BEGIN

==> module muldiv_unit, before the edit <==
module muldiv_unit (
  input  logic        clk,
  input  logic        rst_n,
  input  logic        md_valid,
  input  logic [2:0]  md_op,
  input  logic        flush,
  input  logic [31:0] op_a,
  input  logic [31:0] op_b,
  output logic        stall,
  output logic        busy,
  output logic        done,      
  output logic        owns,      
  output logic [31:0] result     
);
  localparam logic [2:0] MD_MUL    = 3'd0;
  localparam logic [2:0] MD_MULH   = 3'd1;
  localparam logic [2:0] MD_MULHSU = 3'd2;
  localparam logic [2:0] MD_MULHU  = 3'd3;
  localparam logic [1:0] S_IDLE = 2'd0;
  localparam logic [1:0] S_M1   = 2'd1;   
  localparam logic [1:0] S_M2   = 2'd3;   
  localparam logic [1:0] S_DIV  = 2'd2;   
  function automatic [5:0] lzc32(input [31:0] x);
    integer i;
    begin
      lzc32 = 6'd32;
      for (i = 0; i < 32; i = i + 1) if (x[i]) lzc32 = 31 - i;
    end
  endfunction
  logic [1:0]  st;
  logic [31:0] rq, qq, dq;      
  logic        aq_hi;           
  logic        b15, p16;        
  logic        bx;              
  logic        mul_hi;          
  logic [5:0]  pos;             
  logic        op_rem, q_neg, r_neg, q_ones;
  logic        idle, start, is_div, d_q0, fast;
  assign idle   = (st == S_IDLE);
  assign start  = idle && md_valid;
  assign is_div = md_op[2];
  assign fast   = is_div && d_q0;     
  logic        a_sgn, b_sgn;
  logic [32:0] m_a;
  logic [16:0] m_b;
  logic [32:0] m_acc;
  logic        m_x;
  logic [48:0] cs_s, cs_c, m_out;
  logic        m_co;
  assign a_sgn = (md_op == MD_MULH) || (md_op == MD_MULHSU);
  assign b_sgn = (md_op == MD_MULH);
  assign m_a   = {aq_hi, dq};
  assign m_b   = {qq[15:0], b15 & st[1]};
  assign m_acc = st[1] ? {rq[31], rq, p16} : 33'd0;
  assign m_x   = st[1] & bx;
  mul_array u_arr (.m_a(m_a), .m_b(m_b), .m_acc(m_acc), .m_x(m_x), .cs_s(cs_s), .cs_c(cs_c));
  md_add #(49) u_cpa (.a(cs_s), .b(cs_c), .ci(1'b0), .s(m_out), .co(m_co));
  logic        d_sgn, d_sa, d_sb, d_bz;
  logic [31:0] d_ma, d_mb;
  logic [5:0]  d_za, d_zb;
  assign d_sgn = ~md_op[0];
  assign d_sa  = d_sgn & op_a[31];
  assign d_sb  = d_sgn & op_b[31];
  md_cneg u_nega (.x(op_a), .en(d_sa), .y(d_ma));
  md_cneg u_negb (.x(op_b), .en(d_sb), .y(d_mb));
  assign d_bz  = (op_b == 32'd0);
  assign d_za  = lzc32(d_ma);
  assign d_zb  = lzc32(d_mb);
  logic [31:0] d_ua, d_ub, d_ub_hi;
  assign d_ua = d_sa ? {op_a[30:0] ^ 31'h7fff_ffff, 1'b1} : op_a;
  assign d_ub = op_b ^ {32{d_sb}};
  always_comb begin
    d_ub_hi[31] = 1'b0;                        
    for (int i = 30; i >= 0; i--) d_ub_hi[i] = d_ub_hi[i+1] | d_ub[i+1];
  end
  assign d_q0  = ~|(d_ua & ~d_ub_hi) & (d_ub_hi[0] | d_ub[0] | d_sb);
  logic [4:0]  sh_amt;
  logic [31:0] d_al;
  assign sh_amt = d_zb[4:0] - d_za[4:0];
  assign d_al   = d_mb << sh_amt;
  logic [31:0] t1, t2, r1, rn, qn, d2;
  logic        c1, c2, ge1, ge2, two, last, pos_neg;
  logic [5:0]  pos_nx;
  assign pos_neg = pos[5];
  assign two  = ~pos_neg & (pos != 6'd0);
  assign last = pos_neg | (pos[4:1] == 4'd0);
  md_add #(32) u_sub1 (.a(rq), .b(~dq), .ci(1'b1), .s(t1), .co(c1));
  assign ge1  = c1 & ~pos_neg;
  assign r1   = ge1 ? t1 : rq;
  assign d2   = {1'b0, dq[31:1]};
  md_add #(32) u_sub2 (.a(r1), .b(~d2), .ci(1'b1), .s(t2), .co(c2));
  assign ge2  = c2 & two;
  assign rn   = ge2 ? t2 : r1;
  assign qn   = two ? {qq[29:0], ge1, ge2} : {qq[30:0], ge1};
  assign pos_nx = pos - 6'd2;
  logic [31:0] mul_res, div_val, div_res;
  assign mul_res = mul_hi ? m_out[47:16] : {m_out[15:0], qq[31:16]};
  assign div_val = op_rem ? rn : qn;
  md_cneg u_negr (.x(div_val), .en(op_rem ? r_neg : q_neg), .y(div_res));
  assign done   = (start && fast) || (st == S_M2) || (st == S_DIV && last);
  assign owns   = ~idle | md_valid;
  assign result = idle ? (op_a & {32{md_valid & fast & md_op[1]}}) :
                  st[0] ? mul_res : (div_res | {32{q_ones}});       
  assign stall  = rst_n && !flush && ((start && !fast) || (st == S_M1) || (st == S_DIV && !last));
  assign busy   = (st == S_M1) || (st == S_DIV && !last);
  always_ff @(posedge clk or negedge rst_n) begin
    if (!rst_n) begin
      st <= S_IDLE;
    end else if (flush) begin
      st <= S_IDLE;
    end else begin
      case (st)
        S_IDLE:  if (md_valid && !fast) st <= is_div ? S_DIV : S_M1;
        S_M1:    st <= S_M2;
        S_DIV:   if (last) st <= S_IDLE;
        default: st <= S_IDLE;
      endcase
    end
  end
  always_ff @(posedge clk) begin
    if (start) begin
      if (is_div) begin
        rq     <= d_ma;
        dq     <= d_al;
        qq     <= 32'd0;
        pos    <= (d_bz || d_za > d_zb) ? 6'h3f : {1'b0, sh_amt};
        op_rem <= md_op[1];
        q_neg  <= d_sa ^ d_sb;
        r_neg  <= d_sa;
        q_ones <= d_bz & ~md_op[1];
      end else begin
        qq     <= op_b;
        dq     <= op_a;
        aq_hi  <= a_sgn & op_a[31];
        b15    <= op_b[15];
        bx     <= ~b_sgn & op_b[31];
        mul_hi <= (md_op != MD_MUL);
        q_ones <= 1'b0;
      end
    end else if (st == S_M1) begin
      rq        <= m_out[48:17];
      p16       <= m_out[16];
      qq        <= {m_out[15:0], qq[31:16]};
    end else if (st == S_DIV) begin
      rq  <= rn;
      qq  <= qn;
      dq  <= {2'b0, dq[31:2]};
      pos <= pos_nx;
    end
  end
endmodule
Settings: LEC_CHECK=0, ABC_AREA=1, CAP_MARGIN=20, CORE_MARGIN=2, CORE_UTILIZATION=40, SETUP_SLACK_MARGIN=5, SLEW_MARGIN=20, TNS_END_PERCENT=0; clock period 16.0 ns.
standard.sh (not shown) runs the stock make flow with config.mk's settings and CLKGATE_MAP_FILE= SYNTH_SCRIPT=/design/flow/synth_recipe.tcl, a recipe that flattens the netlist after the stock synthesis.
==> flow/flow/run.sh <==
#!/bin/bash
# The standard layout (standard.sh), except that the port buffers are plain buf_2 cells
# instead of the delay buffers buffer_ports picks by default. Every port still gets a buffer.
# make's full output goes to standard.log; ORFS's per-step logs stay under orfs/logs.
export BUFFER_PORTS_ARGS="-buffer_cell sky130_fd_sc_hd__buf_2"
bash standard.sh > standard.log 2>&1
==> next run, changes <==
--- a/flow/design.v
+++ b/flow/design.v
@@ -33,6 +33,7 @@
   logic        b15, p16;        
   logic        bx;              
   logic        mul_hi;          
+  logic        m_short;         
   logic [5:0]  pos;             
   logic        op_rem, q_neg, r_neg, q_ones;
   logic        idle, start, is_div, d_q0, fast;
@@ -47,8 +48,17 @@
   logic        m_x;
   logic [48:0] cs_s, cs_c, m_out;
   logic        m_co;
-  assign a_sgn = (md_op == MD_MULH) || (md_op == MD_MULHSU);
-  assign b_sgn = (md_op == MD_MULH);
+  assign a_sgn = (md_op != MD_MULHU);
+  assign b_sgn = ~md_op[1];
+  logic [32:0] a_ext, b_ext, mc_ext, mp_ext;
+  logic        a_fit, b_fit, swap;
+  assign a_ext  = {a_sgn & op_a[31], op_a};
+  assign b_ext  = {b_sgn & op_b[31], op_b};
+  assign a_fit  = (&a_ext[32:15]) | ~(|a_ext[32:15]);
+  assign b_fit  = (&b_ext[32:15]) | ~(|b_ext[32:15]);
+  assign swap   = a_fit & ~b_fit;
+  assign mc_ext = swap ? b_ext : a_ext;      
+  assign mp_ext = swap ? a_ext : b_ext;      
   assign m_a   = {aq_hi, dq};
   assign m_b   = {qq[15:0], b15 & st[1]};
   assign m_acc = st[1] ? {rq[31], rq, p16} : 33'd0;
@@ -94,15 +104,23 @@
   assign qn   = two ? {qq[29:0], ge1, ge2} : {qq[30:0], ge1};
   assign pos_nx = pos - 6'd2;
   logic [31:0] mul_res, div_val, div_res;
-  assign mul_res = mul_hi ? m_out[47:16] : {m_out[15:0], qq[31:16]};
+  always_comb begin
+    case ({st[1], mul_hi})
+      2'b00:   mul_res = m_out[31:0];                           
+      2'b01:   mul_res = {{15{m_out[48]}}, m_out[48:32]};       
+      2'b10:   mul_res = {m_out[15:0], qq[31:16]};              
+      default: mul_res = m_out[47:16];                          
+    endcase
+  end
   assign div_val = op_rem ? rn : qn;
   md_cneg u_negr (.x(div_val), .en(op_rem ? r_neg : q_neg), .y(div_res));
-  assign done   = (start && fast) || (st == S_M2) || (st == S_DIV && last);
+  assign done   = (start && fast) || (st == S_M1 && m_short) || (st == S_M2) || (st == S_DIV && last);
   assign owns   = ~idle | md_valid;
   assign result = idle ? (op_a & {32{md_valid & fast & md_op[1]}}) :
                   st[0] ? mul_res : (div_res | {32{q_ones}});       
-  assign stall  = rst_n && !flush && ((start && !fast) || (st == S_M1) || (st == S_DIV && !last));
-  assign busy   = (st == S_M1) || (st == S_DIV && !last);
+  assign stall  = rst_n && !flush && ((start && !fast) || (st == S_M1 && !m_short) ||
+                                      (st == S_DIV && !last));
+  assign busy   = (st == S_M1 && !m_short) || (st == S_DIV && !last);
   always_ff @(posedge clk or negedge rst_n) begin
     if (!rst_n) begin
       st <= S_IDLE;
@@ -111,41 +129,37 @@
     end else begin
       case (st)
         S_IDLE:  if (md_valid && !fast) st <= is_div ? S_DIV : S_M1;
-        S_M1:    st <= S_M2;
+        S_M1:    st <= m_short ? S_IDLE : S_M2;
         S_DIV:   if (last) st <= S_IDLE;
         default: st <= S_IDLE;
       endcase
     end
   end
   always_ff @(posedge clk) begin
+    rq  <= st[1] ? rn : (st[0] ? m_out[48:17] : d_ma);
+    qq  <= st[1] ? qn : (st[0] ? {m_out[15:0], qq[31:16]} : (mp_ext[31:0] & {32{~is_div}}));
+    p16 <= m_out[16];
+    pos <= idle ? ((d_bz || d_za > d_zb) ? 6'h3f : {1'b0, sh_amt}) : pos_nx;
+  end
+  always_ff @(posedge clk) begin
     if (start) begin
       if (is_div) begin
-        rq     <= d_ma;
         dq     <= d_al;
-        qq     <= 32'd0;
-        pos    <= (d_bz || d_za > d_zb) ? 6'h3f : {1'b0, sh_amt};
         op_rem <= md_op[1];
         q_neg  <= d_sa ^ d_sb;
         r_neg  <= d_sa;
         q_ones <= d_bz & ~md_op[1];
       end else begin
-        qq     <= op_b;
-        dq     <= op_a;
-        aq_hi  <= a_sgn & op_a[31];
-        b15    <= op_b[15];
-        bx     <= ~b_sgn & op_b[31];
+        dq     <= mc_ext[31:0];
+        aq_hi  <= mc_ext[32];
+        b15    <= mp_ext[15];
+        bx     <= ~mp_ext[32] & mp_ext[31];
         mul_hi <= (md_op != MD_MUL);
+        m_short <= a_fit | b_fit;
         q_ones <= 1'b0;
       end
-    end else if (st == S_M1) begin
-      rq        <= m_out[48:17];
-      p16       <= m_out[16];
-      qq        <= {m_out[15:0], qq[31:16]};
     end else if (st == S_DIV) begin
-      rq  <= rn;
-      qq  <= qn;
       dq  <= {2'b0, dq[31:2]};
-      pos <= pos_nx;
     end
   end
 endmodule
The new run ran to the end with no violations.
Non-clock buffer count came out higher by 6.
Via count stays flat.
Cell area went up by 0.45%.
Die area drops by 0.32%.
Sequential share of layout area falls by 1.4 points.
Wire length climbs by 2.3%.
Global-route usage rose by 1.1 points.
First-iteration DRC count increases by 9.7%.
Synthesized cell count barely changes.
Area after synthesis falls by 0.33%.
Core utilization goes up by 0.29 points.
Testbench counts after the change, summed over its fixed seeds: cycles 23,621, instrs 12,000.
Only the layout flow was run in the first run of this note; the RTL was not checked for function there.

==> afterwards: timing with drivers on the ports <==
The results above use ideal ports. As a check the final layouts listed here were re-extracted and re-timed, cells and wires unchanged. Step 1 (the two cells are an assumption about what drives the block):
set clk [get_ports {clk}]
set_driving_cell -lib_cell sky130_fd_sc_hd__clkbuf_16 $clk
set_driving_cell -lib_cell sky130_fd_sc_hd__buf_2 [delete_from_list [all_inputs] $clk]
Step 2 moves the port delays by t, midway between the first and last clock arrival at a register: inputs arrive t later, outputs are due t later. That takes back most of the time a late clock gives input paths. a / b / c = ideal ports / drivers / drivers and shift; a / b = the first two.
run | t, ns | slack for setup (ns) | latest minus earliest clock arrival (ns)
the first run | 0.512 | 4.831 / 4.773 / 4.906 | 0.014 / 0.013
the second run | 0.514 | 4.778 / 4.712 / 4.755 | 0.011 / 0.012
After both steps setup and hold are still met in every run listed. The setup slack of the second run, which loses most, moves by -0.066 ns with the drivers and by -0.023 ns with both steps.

END

▶ [ASSIGNED TASK]: Only lines with the word "changes" are needed. Copy them from the preceding records.

▶ [SOLUTION TO THIS EXERCISE]:
==> next run, changes <==
Synthesized cell count barely changes.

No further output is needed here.